— ABOUT THIS EXERCISE —
How does the data below read from its first line through the line containing "depth (start not"? Print those lines exactly.

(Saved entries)
=== Begin Enclosure ===

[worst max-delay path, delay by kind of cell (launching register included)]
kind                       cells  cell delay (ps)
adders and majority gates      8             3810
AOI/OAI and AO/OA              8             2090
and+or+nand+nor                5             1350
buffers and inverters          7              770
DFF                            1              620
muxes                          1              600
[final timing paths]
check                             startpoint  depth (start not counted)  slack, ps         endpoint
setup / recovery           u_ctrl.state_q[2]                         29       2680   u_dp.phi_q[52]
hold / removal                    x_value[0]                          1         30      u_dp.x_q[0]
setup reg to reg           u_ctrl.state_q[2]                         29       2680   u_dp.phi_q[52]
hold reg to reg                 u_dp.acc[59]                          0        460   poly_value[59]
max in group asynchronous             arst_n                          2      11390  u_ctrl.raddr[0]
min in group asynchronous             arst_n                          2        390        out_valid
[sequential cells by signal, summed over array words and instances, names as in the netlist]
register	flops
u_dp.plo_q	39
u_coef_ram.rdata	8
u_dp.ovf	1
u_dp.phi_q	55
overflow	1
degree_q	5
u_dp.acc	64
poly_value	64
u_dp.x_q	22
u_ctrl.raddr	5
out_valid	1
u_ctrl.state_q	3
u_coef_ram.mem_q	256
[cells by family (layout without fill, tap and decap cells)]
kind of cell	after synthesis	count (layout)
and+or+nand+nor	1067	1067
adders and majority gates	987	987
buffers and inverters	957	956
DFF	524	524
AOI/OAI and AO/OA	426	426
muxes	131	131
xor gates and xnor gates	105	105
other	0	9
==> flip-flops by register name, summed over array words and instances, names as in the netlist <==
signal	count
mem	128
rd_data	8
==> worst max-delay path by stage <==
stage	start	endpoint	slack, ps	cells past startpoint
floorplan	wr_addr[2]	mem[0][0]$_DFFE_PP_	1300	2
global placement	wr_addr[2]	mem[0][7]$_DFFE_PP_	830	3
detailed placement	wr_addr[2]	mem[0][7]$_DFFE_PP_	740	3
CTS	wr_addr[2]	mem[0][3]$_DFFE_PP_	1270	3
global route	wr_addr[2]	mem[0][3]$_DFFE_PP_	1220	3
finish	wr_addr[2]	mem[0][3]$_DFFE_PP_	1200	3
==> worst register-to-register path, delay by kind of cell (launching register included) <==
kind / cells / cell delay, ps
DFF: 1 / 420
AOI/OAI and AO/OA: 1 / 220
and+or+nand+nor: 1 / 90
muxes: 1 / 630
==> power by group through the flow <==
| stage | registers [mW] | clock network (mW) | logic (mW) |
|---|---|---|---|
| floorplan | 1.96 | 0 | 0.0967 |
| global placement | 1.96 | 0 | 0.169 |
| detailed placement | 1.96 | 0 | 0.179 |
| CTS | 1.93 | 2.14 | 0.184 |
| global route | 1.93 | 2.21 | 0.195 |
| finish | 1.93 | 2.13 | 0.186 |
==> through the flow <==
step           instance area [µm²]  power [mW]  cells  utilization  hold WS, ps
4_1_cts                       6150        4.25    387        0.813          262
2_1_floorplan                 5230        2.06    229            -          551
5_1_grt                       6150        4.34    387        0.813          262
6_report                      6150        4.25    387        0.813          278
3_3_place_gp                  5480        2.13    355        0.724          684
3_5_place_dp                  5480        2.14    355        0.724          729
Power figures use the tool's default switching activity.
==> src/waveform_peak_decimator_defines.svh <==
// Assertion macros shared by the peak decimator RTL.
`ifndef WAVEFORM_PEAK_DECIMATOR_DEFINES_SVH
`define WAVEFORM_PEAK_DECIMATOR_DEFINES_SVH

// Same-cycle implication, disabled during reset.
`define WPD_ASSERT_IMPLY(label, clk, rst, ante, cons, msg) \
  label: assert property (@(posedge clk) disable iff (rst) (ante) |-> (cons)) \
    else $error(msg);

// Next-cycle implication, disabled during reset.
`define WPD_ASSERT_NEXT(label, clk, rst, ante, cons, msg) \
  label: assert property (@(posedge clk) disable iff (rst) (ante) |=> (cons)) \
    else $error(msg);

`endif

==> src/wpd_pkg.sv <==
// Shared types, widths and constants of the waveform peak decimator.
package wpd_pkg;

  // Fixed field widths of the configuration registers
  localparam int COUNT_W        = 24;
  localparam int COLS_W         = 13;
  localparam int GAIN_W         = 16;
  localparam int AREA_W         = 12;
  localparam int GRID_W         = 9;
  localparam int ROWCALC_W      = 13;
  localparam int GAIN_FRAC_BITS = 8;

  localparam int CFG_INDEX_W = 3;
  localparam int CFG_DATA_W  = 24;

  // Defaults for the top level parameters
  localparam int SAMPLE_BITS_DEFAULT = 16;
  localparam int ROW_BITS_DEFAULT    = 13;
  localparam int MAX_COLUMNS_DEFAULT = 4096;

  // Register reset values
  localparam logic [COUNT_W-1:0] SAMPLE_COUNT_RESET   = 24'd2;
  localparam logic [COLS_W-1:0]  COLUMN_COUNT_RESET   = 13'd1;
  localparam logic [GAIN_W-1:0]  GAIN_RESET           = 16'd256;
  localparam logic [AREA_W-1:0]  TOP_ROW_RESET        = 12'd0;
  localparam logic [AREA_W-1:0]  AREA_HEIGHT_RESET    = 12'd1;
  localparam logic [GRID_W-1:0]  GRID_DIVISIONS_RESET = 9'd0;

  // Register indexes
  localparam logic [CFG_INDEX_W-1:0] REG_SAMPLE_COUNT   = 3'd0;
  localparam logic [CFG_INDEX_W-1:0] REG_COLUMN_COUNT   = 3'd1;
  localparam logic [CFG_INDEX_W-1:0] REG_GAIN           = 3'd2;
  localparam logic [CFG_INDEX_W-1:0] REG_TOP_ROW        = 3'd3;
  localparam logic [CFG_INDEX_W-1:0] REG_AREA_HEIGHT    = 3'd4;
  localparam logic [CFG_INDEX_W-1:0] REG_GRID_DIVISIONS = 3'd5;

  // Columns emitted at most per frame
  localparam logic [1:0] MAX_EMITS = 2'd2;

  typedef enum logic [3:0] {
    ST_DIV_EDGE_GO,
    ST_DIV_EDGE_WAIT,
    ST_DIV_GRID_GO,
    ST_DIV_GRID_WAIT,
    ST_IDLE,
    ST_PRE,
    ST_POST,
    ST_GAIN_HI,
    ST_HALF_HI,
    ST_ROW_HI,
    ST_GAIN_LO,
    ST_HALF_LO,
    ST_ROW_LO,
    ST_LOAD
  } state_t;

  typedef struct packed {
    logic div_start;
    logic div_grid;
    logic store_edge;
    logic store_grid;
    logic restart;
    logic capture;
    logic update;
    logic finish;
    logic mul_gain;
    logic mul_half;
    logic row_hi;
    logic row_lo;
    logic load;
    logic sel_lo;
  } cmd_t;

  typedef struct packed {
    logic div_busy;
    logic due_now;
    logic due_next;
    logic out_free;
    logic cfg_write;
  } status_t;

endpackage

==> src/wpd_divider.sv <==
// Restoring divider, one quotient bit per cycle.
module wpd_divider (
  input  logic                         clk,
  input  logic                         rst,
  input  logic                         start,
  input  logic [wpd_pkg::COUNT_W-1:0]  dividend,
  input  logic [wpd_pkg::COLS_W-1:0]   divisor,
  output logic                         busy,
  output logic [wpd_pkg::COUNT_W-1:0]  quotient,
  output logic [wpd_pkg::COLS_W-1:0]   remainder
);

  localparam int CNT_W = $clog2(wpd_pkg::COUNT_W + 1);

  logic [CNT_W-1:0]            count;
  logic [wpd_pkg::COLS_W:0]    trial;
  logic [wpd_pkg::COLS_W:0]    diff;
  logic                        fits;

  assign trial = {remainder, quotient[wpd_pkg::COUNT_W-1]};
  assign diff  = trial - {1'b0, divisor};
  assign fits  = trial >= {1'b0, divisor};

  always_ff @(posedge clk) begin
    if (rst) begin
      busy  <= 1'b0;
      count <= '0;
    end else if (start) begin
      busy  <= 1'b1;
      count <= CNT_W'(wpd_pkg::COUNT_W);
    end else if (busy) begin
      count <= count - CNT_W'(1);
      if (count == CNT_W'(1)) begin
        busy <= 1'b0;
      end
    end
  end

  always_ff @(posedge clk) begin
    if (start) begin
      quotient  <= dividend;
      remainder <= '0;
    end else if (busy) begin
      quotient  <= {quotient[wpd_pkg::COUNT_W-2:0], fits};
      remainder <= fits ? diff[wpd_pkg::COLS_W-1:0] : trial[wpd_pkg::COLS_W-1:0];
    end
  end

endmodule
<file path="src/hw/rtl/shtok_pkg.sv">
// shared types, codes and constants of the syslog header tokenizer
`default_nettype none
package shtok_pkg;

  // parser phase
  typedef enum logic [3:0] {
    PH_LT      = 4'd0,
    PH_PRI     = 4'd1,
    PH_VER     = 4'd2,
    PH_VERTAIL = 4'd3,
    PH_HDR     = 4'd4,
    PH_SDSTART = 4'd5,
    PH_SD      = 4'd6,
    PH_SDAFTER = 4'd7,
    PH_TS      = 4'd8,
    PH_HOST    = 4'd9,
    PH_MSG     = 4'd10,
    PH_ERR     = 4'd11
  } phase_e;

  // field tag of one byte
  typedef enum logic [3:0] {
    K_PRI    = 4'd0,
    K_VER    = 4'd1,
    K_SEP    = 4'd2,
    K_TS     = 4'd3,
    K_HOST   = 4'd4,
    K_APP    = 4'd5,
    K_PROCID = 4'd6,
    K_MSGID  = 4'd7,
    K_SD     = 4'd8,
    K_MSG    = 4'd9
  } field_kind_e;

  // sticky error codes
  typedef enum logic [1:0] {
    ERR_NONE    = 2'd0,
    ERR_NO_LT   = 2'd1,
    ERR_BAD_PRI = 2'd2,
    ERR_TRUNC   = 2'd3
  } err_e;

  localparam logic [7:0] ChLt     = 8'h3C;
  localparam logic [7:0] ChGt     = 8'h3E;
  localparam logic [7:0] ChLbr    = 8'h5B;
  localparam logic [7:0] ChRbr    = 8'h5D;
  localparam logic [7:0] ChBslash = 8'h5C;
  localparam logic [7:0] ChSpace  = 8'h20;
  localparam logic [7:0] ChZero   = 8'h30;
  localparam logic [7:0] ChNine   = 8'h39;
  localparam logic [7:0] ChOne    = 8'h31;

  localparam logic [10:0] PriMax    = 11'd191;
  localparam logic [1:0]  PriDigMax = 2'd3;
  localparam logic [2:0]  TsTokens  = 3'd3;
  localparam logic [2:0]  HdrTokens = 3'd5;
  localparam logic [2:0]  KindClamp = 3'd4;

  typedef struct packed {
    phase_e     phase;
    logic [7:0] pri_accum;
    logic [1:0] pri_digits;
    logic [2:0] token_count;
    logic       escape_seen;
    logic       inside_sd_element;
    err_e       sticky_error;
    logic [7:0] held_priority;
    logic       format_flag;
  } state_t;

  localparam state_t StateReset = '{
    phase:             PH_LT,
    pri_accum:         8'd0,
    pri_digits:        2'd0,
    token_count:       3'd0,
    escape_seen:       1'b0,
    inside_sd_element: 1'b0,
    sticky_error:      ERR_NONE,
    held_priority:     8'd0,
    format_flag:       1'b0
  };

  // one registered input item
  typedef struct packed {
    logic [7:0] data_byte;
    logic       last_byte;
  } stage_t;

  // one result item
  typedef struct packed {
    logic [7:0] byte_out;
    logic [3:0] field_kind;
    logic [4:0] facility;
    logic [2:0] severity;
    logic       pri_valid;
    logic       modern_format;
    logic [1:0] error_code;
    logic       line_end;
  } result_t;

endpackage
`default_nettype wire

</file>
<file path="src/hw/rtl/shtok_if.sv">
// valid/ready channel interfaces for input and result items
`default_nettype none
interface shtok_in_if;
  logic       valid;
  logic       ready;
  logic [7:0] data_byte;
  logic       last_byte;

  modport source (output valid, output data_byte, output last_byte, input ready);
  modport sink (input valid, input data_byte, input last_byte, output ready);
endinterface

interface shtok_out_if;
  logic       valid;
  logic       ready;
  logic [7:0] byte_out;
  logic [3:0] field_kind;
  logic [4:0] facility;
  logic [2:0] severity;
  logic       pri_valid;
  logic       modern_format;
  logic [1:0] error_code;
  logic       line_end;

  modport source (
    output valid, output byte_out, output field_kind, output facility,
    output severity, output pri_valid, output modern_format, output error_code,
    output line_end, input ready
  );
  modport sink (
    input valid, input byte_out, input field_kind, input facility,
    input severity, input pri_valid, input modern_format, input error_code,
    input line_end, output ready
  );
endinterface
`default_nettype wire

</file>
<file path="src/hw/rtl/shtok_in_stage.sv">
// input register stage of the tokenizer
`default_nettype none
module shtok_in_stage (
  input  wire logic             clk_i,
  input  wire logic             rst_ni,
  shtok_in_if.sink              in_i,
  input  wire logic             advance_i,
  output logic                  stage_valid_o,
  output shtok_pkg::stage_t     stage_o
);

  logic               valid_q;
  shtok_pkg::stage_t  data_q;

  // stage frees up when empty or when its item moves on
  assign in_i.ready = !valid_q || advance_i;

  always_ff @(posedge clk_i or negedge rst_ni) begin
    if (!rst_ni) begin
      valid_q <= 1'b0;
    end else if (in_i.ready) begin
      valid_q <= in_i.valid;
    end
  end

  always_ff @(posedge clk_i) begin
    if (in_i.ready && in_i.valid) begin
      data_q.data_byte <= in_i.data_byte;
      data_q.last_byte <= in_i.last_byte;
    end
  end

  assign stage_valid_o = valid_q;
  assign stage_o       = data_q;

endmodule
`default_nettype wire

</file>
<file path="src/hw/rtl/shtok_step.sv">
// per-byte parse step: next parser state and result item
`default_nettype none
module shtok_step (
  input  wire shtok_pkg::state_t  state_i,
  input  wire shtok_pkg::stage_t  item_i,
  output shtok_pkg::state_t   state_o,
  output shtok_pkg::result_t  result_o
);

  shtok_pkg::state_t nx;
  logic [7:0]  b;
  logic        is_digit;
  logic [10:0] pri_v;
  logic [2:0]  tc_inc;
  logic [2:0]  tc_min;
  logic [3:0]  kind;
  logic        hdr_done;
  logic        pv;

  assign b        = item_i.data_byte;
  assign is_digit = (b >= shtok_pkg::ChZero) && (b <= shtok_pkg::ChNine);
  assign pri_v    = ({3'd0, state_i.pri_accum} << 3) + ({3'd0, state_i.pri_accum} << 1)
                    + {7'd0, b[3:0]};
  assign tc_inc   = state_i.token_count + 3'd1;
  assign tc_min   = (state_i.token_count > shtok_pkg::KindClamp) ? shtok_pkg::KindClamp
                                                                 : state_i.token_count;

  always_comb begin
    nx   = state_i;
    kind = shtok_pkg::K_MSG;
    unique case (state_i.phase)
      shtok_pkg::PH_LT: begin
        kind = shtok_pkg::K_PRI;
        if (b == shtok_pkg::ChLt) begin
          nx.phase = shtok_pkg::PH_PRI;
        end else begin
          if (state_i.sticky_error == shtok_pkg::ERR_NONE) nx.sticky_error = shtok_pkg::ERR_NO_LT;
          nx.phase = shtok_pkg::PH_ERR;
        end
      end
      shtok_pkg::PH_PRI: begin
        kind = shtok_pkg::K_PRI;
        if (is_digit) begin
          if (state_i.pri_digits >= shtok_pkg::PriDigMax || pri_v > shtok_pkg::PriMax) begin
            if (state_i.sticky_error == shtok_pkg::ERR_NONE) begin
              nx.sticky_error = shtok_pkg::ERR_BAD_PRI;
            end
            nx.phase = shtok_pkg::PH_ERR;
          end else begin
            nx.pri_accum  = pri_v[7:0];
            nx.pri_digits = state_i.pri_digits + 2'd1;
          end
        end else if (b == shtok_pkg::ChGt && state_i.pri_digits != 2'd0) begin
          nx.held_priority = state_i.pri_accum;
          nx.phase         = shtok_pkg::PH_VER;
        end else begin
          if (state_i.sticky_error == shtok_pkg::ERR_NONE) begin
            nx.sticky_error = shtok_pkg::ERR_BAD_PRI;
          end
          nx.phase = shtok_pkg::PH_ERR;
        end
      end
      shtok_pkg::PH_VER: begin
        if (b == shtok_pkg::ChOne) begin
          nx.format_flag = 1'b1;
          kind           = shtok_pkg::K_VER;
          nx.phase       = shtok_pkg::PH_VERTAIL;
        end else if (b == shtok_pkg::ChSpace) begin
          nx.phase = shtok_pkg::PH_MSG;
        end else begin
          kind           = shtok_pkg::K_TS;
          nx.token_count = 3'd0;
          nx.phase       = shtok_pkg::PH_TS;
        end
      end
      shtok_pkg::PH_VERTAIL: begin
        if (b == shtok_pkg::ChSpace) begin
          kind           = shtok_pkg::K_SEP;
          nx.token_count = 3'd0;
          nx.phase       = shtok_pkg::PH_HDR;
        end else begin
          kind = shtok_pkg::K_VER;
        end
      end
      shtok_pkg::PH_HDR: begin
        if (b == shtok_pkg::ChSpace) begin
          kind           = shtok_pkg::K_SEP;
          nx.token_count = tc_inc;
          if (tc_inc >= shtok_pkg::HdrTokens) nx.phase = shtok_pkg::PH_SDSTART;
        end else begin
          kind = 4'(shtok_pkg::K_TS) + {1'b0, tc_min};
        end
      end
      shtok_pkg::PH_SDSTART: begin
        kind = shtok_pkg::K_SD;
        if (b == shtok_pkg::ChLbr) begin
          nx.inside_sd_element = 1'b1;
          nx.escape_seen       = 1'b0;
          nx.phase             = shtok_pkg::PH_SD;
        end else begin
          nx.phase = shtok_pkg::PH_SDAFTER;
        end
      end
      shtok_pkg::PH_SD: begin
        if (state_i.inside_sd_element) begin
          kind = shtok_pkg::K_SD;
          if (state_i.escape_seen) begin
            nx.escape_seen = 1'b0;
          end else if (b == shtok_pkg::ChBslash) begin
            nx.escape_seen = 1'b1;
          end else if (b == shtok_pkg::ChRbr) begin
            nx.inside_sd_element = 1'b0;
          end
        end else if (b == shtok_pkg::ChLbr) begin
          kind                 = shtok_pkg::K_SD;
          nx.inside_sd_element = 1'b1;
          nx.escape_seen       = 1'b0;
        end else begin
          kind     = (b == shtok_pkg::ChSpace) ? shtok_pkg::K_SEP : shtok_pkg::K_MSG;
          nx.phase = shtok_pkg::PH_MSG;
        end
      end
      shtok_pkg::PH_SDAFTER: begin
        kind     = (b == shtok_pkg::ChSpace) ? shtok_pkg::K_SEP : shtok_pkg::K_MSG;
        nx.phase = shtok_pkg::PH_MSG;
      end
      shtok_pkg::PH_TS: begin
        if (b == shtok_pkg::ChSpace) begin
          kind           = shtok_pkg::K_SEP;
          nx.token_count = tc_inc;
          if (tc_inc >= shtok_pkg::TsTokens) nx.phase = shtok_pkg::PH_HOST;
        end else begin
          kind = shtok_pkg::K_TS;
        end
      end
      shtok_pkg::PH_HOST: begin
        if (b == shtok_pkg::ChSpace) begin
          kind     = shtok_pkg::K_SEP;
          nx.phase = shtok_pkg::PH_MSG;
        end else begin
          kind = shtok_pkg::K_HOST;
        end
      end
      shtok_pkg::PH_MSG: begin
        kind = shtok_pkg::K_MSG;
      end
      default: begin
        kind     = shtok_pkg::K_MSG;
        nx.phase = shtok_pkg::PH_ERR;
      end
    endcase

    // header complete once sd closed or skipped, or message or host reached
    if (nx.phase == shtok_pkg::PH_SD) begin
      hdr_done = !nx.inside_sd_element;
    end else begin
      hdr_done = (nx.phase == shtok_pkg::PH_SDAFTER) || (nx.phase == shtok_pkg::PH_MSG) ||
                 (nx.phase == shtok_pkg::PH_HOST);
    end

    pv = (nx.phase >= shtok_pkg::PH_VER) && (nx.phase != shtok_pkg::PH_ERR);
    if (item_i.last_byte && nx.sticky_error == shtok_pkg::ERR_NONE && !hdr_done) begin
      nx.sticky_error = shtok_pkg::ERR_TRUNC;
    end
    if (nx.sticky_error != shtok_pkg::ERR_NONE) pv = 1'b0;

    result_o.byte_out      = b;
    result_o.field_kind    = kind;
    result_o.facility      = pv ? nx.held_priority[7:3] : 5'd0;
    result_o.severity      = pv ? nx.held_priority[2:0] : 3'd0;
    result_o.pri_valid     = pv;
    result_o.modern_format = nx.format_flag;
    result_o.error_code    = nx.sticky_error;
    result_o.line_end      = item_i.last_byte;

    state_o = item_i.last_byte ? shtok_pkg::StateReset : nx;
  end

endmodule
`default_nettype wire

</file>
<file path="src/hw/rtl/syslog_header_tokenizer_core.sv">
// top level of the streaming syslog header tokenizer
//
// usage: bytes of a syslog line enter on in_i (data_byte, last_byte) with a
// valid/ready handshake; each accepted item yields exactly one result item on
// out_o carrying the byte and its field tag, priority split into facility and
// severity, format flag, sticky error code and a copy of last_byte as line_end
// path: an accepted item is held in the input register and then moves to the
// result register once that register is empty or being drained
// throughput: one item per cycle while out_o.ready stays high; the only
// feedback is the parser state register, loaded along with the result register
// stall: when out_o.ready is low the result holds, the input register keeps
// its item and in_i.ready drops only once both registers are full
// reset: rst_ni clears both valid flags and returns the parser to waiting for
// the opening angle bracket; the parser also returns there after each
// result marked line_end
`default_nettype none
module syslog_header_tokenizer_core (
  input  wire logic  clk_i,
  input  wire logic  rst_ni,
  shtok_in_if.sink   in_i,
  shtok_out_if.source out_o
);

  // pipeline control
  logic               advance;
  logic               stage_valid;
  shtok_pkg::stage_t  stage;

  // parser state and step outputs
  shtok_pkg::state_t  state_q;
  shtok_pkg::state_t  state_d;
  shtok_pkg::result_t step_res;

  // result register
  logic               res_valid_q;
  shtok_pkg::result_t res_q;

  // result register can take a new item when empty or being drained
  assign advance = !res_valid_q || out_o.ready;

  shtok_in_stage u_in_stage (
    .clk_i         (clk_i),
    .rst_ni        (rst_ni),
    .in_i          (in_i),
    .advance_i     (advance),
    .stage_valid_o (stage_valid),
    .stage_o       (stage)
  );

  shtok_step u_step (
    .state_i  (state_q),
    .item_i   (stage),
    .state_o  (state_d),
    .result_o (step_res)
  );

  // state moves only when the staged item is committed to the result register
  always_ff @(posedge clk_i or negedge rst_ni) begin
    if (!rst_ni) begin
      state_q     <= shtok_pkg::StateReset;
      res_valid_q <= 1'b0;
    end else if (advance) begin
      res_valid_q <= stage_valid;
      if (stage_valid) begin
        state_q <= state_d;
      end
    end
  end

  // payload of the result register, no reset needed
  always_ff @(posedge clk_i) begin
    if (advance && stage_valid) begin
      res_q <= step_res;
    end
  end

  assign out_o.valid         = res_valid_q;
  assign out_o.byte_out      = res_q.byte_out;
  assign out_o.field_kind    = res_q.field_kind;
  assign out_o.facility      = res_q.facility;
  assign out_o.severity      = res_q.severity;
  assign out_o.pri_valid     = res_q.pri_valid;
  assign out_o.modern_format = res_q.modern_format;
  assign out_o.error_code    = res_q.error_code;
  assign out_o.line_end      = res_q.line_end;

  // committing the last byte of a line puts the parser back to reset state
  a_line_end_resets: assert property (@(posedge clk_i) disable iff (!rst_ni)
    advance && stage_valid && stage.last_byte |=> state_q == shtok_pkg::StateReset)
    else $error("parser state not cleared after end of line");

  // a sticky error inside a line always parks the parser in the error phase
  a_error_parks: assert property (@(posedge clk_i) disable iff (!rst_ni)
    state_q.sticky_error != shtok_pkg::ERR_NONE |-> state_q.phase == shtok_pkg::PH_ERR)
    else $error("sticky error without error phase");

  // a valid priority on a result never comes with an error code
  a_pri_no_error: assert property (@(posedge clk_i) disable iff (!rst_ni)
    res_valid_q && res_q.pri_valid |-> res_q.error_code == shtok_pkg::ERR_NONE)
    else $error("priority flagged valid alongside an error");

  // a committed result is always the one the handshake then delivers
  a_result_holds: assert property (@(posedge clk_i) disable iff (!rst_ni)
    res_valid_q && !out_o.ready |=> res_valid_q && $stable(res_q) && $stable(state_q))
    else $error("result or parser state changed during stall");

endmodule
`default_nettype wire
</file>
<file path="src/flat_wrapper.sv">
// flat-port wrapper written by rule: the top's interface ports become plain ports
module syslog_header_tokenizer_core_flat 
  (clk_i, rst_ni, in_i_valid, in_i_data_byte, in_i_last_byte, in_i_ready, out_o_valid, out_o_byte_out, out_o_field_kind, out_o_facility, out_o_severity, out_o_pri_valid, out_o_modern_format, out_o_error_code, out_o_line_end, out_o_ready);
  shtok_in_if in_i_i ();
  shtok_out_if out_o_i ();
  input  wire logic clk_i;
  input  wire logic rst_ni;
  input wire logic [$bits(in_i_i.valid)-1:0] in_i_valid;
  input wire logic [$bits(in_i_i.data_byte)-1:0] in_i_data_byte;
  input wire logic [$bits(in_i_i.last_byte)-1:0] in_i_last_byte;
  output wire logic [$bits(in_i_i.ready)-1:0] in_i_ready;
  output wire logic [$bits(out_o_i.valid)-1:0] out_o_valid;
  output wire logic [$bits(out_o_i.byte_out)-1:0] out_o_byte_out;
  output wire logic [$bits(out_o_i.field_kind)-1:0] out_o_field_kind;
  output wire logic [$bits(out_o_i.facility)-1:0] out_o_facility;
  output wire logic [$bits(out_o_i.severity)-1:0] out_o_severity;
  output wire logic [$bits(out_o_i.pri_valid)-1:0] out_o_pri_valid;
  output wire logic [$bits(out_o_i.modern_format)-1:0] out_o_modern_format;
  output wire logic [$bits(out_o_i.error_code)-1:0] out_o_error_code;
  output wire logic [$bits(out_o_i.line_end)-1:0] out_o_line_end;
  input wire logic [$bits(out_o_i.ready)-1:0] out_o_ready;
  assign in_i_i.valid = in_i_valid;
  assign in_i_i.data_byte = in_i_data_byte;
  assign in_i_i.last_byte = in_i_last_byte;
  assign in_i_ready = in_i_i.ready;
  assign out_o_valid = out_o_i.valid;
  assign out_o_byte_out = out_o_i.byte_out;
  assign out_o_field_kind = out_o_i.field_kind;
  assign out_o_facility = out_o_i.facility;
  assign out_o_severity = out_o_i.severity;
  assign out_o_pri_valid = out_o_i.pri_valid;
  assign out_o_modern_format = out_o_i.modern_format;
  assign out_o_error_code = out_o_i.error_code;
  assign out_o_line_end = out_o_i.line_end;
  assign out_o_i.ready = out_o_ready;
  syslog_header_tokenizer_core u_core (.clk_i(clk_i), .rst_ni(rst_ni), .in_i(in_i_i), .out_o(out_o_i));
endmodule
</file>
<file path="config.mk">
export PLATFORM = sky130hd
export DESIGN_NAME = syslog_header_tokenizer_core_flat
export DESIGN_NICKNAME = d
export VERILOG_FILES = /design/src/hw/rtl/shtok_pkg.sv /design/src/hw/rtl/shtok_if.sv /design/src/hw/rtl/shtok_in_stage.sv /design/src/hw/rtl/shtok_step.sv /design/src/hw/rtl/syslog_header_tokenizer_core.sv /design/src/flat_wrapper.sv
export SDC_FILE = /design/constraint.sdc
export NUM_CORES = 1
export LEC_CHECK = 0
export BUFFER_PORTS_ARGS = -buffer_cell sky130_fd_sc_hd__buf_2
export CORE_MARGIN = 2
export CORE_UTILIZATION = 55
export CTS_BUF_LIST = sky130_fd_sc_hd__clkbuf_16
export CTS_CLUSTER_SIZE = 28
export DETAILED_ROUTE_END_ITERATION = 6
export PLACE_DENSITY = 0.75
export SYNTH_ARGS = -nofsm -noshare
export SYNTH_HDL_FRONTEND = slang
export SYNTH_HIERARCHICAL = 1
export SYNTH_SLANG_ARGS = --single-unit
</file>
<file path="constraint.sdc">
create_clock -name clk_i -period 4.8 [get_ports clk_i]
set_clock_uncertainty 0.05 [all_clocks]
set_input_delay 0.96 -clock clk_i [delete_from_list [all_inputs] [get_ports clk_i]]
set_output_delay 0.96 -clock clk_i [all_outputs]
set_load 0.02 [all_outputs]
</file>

=== End Enclosure ===

— ANSWER SPACE —
[worst max-delay path, delay by kind of cell (launching register included)]
kind                       cells  cell delay (ps)
adders and majority gates      8             3810
AOI/OAI and AO/OA              8             2090
and+or+nand+nor                5             1350
buffers and inverters          7              770
DFF                            1              620
muxes                          1              600
[final timing paths]
check                             startpoint  depth (start not counted)  slack, ps         endpoint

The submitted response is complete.